::: EXTRACTED RECORDS :::
<file path="src/sv/esd_pkg.sv">
// Shared types, character codes and helpers for the escape sequence decoder.
`timescale 1ns / 1ps

package esd_pkg;

    typedef struct packed {
        logic [7:0]  data_byte;
        logic [15:0] bytes_left;
    } esd_in_t;

    typedef struct packed {
        logic       has_byte;
        logic [7:0] out_byte;
        logic       end_of_string;
    } esd_out_t;

    typedef enum logic [2:0] {
        MODE_NORMAL = 3'd0,
        MODE_ESCAPE = 3'd1,
        MODE_ZERO_A = 3'd2,
        MODE_ZERO_B = 3'd3,
        MODE_HEX_HI = 3'd4,
        MODE_HEX_LO = 3'd5
    } esd_mode_t;

    localparam logic [7:0] CHAR_BACKSLASH = 8'h5C;
    localparam logic [7:0] CHAR_N         = 8'h6E;
    localparam logic [7:0] CHAR_T         = 8'h74;
    localparam logic [7:0] CHAR_R         = 8'h72;
    localparam logic [7:0] CHAR_ZERO      = 8'h30;
    localparam logic [7:0] CHAR_U         = 8'h75;
    localparam logic [7:0] BYTE_LF        = 8'h0A;
    localparam logic [7:0] BYTE_TAB       = 8'h09;
    localparam logic [7:0] BYTE_CR        = 8'h0D;
    localparam logic [7:0] BYTE_NUL       = 8'h00;

    // A \u escape needs the 'u' plus four more bytes after it.
    localparam logic [15:0] U_MIN_LEFT = 16'd5;
    localparam logic [15:0] LAST_LEFT  = 16'd1;

    // Value of one hex digit; anything that is not a hex digit counts as zero.
    function automatic logic [3:0] hex_value(input logic [7:0] c);
        logic [7:0] d;
        begin
            d = 8'd0;
            if (c >= 8'h30 && c <= 8'h39) begin
                d = c - 8'h30;
            end else if (c >= 8'h61 && c <= 8'h66) begin
                d = c - 8'h57;
            end else if (c >= 8'h41 && c <= 8'h46) begin
                d = c - 8'h37;
            end
            return d[3:0];
        end
    endfunction

endpackage

</file>
<file path="src/sv/esd_core.sv">
// Input register and escape decoding state machine.
`timescale 1ns / 1ps

module esd_core
    import esd_pkg::*;
(
    input  logic     aclk,
    input  logic     aresetn,
    input  logic     s_valid,
    output logic     s_ready,
    input  esd_in_t  s_data,
    output logic     res_valid,
    input  logic     res_ready,
    output esd_out_t res_data
);

    logic      in_valid_reg;
    esd_in_t   in_reg;
    esd_mode_t mode_reg;
    esd_mode_t mode_next;
    logic [3:0] nibble_reg;
    logic [3:0] nibble_next;
    logic      fire;
    logic      last;
    logic      have;
    logic [7:0] byte_val;

    assign fire      = in_valid_reg && res_ready;
    assign s_ready   = !in_valid_reg || res_ready;
    assign res_valid = in_valid_reg;
    assign last      = (in_reg.bytes_left == LAST_LEFT);

    always_ff @(posedge aclk) begin
        if (!aresetn) begin
            in_valid_reg <= 1'b0;
        end else if (s_ready) begin
            in_valid_reg <= s_valid;
        end
        if (s_valid && s_ready) begin
            in_reg <= s_data;
        end
    end

    always_ff @(posedge aclk) begin
        if (!aresetn) begin
            mode_reg   <= MODE_NORMAL;
            nibble_reg <= 4'd0;
        end else if (fire) begin
            mode_reg   <= mode_next;
            nibble_reg <= nibble_next;
        end
    end

    always_comb begin
        mode_next   = MODE_NORMAL;
        nibble_next = nibble_reg;
        have        = 1'b0;
        byte_val    = 8'd0;
        case (mode_reg)
            MODE_ESCAPE: begin
                have = 1'b1;
                case (in_reg.data_byte)
                    CHAR_N:    byte_val = BYTE_LF;
                    CHAR_T:    byte_val = BYTE_TAB;
                    CHAR_R:    byte_val = BYTE_CR;
                    CHAR_ZERO: byte_val = BYTE_NUL;
                    CHAR_U: begin
                        if (in_reg.bytes_left >= U_MIN_LEFT) begin
                            have      = 1'b0;
                            mode_next = MODE_ZERO_A;
                        end else begin
                            byte_val = in_reg.data_byte;
                        end
                    end
                    default:   byte_val = in_reg.data_byte;
                endcase
            end
            MODE_ZERO_A: mode_next = MODE_ZERO_B;
            MODE_ZERO_B: mode_next = MODE_HEX_HI;
            MODE_HEX_HI: begin
                nibble_next = hex_value(in_reg.data_byte);
                mode_next   = MODE_HEX_LO;
            end
            MODE_HEX_LO: begin
                have     = 1'b1;
                byte_val = {nibble_reg, hex_value(in_reg.data_byte)};
            end
            default: begin
                if (in_reg.data_byte == CHAR_BACKSLASH) begin
                    mode_next = MODE_ESCAPE;
                end else begin
                    have     = 1'b1;
                    byte_val = in_reg.data_byte;
                end
            end
        endcase
        // The end of a string always drops any escape in progress.
        if (last) begin
            mode_next   = MODE_NORMAL;
            nibble_next = 4'd0;
        end
        res_data.has_byte      = have;
        res_data.out_byte      = have ? byte_val : 8'd0;
        res_data.end_of_string = last;
    end

    a_end_resets_state: assert property (@(posedge aclk) disable iff (!aresetn)
        fire && last |=> mode_reg == MODE_NORMAL && nibble_reg == 4'd0)
        else $error("decoder state not cleared after end of string");

    a_state_holds_when_idle: assert property (@(posedge aclk) disable iff (!aresetn)
        !fire |=> $stable(mode_reg) && $stable(nibble_reg))
        else $error("decoder state changed without a transaction");

    a_zero_skip_advances: assert property (@(posedge aclk) disable iff (!aresetn)
        fire && !last && mode_reg == MODE_ZERO_A |=> mode_reg == MODE_ZERO_B)
        else $error("first zero of a \\u escape not skipped");

    a_no_byte_while_skipping: assert property (@(posedge aclk) disable iff (!aresetn)
        in_valid_reg && (mode_reg == MODE_ZERO_A || mode_reg == MODE_ZERO_B ||
        mode_reg == MODE_HEX_HI) |-> !res_data.has_byte)
        else $error("byte emitted inside a \\u escape");

endmodule

</file>
<file path="src/sv/esd_out_reg.sv">
// Result register between the decoder and the result channel.
`timescale 1ns / 1ps

module esd_out_reg
    import esd_pkg::*;
(
    input  logic     aclk,
    input  logic     aresetn,
    input  logic     res_valid,
    output logic     res_ready,
    input  esd_out_t res_data,
    output logic     m_valid,
    input  logic     m_ready,
    output esd_out_t m_data
);

    logic     m_valid_reg;
    esd_out_t m_data_reg;

    // The register takes a new result whenever it is empty or being drained.
    assign res_ready = !m_valid_reg || m_ready;
    assign m_valid   = m_valid_reg;
    assign m_data    = m_data_reg;

    always_ff @(posedge aclk) begin
        if (!aresetn) begin
            m_valid_reg <= 1'b0;
        end else if (res_ready) begin
            m_valid_reg <= res_valid;
        end
        if (res_valid && res_ready) begin
            m_data_reg <= res_data;
        end
    end

    a_empty_byte_is_zero: assert property (@(posedge aclk) disable iff (!aresetn)
        m_valid_reg && !m_data_reg.has_byte |-> m_data_reg.out_byte == 8'd0)
        else $error("result without a byte carries a nonzero value");

    a_load_when_free: assert property (@(posedge aclk) disable iff (!aresetn)
        res_valid && res_ready |=> m_valid_reg && m_data_reg == $past(res_data))
        else $error("result register missed a transaction");

    a_hold_when_stalled: assert property (@(posedge aclk) disable iff (!aresetn)
        m_valid_reg && !m_ready |=> $stable(m_data_reg))
        else $error("result register overwritten while stalled");

endmodule

</file>
<file path="src/sv/escape_sequence_decoder.sv">
// Escape sequence decoder: streams a backslash-escaped string, one byte per transaction.
//
// Input channel (s_valid, s_ready, s_data): one raw byte of the string with the
// count of bytes left including it; a count of one marks the last byte.
// Result channel (m_valid, m_ready, m_data): exactly one result per input byte.
// has_byte says whether out_byte carries a decoded byte; end_of_string is set on
// the result of the last input byte. Escapes \n \t \r \0 \\ \' \" and \u00xy
// are decoded; bytes that start or continue an escape give results without a byte.
// From input transaction to result a byte passes one input register and one
// result register, with the decode logic and a small mode register between.
// Throughput is one byte per cycle while m_ready stays high; the mode register updates once per byte.
// If the receiver stalls, the result register holds its transaction and the
// input register takes one more byte only if it is empty; after that s_ready falls until
// m_ready returns.
// Synchronous reset (aresetn low) empties both registers and returns the
// decoder to plain copy mode.
`timescale 1ns / 1ps

module escape_sequence_decoder
    import esd_pkg::*;
(
    input  logic     aclk,
    input  logic     aresetn,
    input  logic     s_valid,
    output logic     s_ready,
    input  esd_in_t  s_data,
    output logic     m_valid,
    input  logic     m_ready,
    output esd_out_t m_data
);

    logic     res_valid;
    logic     res_ready;
    esd_out_t res_data;

    esd_core u_core (
        .aclk      (aclk),
        .aresetn   (aresetn),
        .s_valid   (s_valid),
        .s_ready   (s_ready),
        .s_data    (s_data),
        .res_valid (res_valid),
        .res_ready (res_ready),
        .res_data  (res_data)
    );

    esd_out_reg u_out_reg (
        .aclk      (aclk),
        .aresetn   (aresetn),
        .res_valid (res_valid),
        .res_ready (res_ready),
        .res_data  (res_data),
        .m_valid   (m_valid),
        .m_ready   (m_ready),
        .m_data    (m_data)
    );

endmodule

</file>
:::
**TASK INSTRUCTIONS**:
Going back over the entries above, copy word for word every line from the one that has "if (last) begin" on through the one that has "fire && last".

**WRITTEN REPLY**:
        if (last) begin
            mode_next   = MODE_NORMAL;
            nibble_next = 4'd0;
        end
        res_data.has_byte      = have;
        res_data.out_byte      = have ? byte_val : 8'd0;
        res_data.end_of_string = last;
    end

    a_end_resets_state: assert property (@(posedge aclk) disable iff (!aresetn)
        fire && last |=> mode_reg == MODE_NORMAL && nibble_reg == 4'd0)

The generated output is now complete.